> _Stored data_
=-=-=

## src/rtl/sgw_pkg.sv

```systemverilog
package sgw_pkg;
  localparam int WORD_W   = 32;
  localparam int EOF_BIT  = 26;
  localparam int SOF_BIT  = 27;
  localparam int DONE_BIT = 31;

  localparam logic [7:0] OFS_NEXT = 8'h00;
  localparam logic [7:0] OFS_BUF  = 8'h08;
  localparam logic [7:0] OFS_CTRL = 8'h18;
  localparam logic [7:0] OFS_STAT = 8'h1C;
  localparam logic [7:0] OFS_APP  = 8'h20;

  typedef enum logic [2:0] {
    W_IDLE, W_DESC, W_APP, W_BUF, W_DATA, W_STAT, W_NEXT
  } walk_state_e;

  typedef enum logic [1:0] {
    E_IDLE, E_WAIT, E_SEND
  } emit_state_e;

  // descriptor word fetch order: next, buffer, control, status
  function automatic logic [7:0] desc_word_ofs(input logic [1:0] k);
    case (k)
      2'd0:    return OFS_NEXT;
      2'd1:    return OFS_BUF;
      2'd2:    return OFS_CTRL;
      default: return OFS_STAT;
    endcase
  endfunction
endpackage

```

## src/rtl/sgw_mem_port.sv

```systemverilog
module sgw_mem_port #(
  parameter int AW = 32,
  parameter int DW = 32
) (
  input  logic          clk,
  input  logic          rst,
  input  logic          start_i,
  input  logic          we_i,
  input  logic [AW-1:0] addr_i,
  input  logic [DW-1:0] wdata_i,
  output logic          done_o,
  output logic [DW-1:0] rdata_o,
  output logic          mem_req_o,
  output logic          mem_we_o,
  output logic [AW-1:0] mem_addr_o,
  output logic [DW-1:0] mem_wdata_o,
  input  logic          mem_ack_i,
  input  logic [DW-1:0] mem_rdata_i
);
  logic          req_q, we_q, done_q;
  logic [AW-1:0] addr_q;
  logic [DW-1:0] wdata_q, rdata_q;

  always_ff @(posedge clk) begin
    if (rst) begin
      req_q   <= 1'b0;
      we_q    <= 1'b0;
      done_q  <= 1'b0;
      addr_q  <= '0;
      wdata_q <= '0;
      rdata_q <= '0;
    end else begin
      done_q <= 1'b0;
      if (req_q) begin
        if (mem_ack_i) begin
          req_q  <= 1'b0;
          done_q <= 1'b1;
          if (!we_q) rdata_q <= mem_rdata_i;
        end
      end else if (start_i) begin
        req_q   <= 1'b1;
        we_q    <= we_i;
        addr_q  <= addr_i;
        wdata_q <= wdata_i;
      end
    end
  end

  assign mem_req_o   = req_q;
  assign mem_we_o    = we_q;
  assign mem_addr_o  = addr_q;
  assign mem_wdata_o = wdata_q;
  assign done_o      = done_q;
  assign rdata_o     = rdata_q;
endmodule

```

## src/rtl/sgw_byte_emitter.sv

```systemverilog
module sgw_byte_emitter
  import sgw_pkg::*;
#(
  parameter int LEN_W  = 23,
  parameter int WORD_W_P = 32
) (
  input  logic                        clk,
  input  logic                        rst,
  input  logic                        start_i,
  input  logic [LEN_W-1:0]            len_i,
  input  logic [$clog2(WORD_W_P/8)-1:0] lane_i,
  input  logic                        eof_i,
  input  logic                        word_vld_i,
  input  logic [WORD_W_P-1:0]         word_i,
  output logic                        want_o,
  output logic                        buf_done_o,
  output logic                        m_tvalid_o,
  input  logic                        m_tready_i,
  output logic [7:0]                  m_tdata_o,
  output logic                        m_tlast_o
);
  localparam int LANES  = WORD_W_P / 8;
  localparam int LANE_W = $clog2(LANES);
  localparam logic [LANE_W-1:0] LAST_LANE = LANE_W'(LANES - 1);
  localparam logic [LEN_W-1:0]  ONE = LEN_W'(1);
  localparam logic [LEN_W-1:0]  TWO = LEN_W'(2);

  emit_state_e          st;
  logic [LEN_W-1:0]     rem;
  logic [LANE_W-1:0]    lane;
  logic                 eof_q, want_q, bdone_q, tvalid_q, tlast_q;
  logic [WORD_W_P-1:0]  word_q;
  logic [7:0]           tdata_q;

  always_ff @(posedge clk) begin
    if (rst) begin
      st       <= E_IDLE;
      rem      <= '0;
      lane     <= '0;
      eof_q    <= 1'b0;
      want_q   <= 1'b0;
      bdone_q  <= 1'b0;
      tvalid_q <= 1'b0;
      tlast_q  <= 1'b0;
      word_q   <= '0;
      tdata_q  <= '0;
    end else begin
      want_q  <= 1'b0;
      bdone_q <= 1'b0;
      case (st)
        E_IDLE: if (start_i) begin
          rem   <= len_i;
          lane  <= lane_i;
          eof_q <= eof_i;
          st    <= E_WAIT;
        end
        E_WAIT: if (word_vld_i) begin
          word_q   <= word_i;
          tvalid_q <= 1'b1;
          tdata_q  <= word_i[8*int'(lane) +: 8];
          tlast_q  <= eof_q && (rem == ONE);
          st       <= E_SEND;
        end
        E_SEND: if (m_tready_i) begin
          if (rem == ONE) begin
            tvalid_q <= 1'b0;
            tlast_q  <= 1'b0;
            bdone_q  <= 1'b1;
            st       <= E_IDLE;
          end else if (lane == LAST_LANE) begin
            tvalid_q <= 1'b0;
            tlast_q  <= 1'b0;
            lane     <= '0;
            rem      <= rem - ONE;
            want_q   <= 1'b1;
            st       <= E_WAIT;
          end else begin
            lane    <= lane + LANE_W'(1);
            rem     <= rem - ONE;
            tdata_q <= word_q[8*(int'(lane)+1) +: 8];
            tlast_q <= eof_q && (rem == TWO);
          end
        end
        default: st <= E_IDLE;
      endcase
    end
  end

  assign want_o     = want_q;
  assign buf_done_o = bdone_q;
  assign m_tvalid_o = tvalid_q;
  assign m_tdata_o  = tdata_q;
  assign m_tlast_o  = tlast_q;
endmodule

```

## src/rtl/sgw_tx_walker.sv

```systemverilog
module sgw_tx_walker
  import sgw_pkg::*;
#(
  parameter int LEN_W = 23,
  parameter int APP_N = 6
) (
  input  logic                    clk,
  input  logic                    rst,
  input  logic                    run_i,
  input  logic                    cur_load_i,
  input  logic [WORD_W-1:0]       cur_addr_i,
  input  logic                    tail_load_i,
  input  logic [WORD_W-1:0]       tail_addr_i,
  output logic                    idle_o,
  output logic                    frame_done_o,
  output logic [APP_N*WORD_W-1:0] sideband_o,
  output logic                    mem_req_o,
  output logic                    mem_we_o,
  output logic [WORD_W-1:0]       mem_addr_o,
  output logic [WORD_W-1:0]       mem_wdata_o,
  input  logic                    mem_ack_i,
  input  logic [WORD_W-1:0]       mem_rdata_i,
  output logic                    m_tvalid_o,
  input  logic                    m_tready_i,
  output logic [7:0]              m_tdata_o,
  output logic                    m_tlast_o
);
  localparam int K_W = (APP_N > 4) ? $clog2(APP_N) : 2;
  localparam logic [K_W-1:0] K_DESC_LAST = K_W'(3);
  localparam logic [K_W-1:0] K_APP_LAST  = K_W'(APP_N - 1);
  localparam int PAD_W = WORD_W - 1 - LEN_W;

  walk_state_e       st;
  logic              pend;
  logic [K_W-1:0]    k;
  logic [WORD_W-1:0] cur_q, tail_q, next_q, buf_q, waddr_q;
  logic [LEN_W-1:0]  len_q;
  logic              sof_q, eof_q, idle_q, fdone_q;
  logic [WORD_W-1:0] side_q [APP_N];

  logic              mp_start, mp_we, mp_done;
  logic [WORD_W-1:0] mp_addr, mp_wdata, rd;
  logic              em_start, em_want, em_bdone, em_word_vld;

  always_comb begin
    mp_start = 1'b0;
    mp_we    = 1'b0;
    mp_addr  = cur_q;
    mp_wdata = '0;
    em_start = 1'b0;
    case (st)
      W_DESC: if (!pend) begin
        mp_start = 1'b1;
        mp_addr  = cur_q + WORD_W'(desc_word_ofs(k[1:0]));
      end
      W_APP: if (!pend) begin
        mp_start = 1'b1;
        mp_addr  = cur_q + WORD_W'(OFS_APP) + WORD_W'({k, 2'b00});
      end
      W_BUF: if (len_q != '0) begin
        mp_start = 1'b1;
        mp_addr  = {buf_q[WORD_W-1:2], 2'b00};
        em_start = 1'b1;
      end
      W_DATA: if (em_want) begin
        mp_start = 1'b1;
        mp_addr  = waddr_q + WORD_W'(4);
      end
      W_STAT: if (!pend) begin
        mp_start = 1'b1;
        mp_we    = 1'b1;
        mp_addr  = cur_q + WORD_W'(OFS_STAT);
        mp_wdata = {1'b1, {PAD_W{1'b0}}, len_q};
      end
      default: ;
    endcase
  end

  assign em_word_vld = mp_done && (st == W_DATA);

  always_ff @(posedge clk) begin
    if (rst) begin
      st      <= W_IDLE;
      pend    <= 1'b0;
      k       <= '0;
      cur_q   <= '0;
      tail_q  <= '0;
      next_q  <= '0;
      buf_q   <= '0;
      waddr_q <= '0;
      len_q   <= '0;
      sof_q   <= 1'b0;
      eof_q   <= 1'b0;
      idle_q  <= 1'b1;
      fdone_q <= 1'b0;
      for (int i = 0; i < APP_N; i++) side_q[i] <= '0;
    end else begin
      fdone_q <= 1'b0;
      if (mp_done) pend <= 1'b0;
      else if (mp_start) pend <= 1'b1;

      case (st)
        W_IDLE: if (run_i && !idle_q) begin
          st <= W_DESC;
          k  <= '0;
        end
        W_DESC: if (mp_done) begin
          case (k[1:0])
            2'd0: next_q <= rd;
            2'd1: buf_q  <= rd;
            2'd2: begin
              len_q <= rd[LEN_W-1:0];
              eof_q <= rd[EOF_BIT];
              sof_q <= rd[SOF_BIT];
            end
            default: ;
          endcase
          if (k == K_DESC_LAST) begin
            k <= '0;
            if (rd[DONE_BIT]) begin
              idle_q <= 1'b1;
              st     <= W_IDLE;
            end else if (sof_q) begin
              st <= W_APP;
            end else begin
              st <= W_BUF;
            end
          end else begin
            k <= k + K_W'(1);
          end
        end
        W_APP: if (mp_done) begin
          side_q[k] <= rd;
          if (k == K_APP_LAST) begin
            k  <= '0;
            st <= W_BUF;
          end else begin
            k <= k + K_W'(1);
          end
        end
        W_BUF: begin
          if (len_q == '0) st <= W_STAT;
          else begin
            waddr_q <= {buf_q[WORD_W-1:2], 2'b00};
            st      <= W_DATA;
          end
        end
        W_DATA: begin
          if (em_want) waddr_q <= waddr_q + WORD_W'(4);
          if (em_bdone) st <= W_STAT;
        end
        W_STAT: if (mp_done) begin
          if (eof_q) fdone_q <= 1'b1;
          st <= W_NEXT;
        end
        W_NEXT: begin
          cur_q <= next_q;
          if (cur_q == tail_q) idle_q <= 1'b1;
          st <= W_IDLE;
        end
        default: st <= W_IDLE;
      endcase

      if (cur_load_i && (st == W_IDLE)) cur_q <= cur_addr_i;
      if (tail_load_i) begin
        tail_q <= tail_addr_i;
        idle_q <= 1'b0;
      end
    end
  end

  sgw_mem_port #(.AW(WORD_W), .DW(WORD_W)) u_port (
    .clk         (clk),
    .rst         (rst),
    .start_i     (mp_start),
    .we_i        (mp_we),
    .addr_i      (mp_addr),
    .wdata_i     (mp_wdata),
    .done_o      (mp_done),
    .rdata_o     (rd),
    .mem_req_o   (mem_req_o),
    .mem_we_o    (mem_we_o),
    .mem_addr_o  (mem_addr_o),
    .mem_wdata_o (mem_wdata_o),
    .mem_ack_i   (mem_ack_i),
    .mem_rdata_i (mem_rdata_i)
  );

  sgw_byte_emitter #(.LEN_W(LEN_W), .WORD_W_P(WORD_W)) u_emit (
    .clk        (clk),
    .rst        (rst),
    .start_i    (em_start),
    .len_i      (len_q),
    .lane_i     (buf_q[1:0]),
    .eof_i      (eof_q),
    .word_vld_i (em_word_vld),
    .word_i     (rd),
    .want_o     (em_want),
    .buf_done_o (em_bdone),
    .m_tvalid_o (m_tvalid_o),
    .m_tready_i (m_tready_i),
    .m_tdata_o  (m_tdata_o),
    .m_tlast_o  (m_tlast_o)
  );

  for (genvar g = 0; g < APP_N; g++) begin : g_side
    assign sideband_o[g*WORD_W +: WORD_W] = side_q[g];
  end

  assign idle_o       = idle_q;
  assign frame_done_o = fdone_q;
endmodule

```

=-=-=

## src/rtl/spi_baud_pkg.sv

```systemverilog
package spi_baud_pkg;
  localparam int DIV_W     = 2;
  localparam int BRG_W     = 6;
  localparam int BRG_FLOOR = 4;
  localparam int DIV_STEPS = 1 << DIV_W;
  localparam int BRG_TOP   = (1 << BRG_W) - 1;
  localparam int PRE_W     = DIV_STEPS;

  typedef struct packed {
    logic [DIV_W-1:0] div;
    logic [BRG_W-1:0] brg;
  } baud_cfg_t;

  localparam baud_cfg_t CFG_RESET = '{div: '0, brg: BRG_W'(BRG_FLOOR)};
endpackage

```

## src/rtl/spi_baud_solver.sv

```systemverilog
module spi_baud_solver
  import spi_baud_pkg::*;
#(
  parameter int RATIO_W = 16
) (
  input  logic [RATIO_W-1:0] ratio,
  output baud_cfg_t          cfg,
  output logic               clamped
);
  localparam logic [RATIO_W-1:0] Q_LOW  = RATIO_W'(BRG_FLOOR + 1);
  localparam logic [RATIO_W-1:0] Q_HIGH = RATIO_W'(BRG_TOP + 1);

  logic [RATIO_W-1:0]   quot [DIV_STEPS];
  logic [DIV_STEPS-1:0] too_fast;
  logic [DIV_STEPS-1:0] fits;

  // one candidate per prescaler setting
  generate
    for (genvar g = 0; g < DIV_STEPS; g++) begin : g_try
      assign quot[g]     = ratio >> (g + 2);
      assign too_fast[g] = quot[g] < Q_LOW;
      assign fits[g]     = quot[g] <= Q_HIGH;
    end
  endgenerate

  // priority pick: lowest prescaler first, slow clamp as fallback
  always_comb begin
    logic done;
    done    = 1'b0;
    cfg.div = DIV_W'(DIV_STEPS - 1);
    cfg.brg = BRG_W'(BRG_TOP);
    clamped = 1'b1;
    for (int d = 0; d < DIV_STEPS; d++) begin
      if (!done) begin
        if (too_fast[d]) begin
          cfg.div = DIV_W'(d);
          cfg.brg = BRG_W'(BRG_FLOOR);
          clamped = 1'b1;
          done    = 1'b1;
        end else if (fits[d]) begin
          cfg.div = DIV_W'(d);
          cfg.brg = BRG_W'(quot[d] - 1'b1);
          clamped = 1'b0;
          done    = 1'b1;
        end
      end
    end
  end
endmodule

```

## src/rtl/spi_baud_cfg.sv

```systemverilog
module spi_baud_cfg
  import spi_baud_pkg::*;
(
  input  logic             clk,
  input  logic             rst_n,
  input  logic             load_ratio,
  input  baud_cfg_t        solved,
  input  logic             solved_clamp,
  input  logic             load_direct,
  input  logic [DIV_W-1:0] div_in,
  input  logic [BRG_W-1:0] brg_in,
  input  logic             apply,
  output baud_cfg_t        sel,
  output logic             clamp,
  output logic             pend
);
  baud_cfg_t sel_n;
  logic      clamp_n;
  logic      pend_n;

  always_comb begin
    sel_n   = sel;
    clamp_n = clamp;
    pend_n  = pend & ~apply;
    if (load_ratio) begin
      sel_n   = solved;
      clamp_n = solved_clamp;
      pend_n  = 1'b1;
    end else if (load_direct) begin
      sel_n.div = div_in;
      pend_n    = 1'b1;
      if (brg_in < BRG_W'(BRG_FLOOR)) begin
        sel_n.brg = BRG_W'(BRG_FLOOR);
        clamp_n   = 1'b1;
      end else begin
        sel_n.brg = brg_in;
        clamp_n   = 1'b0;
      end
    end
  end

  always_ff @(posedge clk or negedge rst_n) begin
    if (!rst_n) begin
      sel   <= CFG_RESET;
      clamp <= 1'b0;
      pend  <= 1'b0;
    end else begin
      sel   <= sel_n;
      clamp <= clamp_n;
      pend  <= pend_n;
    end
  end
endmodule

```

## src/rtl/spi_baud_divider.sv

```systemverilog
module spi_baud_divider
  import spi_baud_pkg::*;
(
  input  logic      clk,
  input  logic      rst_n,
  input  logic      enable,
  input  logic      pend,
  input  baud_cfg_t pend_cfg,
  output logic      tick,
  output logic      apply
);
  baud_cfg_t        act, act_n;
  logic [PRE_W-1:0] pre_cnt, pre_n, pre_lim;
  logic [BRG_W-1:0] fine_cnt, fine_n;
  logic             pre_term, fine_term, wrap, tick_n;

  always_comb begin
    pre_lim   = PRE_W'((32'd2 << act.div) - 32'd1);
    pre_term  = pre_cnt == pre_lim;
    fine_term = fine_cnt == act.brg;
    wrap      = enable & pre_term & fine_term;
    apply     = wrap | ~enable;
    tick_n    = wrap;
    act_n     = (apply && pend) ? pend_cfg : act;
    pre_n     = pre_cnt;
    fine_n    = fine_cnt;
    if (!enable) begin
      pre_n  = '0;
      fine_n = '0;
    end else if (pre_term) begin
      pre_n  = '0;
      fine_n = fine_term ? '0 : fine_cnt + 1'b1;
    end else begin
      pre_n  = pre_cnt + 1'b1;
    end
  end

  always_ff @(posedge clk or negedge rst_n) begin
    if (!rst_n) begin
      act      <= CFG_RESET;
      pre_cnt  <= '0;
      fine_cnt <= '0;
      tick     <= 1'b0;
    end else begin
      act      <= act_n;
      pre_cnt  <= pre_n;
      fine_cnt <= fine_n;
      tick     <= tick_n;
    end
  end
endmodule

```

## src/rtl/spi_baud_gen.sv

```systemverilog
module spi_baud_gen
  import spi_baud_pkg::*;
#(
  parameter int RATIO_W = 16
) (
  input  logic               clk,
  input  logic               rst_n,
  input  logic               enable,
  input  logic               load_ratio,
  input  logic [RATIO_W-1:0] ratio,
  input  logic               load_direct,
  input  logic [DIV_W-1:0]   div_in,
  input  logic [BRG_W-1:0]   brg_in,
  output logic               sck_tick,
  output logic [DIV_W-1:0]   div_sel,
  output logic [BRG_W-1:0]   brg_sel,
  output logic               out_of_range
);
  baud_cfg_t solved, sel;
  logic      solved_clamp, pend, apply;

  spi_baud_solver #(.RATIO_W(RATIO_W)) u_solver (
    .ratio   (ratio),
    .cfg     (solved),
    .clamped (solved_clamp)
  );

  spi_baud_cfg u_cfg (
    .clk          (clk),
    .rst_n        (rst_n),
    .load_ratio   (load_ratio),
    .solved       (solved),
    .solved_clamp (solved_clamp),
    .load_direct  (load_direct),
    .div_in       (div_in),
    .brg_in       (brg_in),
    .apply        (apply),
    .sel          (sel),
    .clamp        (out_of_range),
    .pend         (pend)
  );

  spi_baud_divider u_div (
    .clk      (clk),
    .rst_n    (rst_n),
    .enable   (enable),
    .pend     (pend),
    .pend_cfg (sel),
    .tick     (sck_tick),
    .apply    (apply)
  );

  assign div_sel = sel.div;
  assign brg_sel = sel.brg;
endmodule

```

=-=-=

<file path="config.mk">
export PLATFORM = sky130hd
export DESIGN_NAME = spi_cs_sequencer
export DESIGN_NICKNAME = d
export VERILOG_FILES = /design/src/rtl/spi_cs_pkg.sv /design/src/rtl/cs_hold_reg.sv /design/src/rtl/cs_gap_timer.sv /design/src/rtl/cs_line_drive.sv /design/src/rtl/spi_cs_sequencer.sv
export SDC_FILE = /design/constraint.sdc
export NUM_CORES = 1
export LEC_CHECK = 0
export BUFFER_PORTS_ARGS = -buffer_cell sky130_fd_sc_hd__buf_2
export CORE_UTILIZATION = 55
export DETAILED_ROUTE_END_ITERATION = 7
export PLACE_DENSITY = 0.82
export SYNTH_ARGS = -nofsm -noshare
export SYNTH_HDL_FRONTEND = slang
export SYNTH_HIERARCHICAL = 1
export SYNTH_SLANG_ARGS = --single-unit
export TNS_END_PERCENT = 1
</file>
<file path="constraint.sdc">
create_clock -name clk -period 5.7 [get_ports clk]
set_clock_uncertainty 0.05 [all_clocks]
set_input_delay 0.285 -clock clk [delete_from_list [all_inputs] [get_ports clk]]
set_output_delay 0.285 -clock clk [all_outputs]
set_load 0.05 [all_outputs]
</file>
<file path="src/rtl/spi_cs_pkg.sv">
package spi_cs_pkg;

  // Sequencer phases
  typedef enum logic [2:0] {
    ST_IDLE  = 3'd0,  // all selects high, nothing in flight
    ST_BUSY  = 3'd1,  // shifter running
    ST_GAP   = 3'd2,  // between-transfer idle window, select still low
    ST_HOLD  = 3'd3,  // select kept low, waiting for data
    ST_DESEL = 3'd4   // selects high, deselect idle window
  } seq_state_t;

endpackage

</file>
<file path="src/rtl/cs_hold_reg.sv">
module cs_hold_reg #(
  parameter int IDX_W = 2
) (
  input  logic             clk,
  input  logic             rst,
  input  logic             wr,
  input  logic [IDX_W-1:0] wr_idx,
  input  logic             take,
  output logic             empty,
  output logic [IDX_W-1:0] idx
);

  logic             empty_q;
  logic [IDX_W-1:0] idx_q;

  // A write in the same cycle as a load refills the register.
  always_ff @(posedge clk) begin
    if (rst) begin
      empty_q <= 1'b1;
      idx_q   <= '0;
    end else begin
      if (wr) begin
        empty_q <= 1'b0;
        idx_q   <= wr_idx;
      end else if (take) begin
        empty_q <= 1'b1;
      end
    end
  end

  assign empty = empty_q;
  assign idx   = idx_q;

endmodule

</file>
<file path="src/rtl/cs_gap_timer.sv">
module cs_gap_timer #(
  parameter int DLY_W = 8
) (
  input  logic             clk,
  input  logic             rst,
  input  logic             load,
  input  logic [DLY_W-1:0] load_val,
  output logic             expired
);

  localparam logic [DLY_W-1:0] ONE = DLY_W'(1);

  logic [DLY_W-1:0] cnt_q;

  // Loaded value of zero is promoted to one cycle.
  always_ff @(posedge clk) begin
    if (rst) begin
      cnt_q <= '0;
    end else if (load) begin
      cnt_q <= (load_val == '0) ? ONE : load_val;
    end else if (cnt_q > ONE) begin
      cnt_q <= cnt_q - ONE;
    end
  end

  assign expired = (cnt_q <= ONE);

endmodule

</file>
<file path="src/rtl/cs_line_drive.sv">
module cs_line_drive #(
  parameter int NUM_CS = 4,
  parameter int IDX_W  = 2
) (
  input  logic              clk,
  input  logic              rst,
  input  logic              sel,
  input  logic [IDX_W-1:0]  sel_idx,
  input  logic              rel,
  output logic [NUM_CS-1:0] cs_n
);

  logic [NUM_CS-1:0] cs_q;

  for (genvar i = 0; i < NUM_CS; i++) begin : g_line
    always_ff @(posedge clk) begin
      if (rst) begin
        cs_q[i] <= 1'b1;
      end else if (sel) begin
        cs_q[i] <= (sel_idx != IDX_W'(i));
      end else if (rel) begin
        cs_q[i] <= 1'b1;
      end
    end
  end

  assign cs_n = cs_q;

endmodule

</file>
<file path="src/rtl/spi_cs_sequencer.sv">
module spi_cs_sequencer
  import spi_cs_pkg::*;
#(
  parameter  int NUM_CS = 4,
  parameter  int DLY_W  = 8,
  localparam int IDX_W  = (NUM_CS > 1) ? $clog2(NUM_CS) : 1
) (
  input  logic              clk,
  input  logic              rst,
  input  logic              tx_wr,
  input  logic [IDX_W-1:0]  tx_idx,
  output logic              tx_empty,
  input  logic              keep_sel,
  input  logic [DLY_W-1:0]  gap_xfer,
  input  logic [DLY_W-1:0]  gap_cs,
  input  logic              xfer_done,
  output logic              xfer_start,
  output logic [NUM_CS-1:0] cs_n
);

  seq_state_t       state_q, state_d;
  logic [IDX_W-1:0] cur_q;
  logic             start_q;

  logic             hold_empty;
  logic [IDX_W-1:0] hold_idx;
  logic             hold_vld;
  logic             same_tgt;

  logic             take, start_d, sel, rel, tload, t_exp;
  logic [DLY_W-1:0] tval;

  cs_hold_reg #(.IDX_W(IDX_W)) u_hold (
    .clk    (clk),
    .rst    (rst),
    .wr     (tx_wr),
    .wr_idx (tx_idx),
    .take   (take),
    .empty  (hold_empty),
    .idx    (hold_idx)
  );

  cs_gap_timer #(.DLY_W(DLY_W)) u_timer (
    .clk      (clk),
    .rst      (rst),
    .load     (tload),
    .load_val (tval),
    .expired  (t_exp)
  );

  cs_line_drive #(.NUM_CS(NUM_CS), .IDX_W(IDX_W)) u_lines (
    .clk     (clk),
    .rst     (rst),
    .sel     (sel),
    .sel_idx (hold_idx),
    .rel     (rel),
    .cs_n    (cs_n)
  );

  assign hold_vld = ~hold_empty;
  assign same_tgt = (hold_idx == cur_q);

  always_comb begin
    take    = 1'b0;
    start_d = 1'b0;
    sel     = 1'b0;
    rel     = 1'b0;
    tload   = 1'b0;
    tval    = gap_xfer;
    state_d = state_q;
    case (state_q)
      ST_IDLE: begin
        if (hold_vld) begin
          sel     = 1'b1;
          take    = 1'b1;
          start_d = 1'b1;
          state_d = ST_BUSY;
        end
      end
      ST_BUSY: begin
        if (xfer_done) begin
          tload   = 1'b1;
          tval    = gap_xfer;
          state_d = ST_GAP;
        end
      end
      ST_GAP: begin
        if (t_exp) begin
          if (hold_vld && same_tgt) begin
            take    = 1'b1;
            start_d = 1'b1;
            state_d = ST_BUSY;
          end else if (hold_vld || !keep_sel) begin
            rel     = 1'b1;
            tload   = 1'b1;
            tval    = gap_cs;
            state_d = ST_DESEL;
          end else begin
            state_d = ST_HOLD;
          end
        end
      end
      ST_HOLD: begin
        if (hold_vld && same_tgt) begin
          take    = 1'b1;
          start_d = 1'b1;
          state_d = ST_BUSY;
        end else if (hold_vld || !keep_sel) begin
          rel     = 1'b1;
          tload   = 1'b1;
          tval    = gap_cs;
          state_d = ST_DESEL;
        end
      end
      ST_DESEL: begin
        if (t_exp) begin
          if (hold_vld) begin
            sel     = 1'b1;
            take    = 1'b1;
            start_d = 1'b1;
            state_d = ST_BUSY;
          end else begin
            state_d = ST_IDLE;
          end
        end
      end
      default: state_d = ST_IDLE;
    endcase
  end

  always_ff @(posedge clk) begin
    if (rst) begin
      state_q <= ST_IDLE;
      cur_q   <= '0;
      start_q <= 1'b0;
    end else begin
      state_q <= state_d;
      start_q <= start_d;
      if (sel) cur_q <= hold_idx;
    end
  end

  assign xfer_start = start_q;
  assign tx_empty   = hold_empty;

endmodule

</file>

=-=-=

> _Task directions_
Scan the records for the word "path". Copy each line where it turns up.

> _The answer_
<file path="config.mk">
<file path="constraint.sdc">
<file path="src/rtl/spi_cs_pkg.sv">
<file path="src/rtl/cs_hold_reg.sv">
<file path="src/rtl/cs_gap_timer.sv">
<file path="src/rtl/cs_line_drive.sv">
<file path="src/rtl/spi_cs_sequencer.sv">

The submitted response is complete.